WORK ITEM: Run through the records and, wherever a line holds the word "global", return that line.

DATASET CONTENT:
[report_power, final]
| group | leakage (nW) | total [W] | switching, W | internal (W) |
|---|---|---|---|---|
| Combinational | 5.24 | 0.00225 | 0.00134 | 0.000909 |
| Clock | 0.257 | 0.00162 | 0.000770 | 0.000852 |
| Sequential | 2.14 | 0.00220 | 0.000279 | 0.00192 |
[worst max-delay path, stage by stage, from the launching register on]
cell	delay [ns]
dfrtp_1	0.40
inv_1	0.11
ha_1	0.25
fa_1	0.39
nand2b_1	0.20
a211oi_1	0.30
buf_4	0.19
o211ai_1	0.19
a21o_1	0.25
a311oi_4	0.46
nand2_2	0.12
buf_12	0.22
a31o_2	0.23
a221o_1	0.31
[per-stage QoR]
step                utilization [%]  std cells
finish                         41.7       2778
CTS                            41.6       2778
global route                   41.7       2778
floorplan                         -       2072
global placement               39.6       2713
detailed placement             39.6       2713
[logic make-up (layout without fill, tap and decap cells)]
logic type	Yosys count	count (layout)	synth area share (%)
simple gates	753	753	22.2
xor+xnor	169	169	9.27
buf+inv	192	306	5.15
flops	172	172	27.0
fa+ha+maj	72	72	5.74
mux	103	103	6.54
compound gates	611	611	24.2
* * *
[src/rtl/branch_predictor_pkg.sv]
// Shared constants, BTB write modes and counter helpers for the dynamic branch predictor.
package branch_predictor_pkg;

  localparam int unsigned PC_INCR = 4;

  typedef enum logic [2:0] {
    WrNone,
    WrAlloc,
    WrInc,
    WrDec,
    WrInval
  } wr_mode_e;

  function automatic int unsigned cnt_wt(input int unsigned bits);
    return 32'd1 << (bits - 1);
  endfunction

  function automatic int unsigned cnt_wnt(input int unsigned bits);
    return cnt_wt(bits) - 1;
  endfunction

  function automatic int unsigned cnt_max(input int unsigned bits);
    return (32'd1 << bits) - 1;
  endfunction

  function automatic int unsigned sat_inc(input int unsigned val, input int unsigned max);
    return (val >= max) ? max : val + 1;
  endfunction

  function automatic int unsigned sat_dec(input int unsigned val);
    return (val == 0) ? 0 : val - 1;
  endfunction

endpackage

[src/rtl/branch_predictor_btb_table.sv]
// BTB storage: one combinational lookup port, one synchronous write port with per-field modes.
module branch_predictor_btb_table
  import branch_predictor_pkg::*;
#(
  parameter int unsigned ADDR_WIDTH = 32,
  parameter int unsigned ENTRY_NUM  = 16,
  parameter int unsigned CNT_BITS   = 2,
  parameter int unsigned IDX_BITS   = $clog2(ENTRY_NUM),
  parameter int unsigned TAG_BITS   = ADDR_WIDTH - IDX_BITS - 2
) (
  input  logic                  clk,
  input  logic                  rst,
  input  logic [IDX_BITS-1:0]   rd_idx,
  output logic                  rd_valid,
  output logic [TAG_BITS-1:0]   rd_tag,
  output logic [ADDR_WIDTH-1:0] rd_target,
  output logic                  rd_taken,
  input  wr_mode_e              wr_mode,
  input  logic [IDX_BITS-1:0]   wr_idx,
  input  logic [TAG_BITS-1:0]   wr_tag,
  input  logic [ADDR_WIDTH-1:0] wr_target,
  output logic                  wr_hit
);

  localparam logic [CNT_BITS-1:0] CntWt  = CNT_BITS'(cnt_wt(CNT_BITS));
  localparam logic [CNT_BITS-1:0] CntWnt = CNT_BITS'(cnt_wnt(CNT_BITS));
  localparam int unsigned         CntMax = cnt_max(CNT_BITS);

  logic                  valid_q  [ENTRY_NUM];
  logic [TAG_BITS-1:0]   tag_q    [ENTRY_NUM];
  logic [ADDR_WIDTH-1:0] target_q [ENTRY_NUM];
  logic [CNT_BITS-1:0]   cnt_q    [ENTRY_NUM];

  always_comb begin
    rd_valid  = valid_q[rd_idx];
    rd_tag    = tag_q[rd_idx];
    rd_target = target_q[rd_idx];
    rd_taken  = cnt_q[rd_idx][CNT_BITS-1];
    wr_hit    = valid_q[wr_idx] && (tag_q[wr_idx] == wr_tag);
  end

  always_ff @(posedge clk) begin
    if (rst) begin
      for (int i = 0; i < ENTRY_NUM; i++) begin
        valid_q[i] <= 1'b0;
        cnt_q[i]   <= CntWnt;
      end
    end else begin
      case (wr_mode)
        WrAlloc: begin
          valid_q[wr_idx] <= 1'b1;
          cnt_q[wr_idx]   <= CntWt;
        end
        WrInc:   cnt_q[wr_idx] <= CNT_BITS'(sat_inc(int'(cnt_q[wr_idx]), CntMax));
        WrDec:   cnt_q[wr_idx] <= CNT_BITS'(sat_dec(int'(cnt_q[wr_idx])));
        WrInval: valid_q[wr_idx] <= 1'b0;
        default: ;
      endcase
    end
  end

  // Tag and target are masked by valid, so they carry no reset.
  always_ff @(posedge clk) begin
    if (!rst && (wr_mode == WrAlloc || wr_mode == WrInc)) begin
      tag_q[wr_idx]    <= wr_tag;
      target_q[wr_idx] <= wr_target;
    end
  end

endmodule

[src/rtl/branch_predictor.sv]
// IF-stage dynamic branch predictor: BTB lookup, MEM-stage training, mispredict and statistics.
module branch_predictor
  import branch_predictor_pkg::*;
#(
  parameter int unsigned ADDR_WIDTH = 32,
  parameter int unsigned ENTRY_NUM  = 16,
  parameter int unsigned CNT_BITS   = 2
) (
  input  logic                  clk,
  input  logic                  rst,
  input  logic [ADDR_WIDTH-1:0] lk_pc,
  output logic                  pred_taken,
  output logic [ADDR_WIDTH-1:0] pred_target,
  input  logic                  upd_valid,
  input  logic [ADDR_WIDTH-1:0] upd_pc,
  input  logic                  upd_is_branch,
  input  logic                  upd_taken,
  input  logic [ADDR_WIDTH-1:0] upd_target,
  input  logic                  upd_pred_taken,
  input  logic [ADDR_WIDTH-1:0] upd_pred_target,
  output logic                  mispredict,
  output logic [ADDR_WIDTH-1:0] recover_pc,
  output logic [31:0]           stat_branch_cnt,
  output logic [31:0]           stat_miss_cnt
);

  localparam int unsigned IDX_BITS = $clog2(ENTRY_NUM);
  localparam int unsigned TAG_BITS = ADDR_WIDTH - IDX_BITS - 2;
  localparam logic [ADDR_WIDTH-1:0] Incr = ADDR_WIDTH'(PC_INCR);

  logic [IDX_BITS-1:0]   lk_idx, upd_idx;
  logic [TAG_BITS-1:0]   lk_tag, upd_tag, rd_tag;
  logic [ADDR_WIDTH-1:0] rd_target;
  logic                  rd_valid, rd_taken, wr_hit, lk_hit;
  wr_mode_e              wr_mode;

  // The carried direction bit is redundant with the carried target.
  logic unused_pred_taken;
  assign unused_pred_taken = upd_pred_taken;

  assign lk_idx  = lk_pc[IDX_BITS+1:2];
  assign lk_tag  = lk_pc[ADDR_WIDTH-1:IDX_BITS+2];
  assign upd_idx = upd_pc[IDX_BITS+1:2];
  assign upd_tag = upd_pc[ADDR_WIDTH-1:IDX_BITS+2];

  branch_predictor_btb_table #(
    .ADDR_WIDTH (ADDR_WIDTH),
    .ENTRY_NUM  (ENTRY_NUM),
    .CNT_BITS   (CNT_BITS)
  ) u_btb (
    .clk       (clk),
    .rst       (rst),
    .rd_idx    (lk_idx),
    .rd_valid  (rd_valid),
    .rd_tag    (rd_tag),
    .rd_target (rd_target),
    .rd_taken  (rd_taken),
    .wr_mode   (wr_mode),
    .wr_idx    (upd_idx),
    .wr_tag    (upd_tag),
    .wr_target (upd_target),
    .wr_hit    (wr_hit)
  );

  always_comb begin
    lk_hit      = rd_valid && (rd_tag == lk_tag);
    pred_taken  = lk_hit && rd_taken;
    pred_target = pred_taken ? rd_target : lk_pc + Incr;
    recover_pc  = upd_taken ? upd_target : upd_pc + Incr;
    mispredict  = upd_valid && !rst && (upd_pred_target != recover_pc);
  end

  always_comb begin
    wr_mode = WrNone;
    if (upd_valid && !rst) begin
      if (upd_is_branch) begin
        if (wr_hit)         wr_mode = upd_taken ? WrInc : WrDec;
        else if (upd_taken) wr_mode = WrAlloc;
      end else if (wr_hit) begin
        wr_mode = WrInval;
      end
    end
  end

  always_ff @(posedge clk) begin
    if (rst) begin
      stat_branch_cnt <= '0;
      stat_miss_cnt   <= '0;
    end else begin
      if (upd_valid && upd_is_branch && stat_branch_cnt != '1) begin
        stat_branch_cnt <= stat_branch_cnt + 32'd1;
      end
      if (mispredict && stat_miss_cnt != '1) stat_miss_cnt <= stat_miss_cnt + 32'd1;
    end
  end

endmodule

ANSWER FOR THIS EXERCISE:
global route                   41.7       2778
global placement               39.6       2713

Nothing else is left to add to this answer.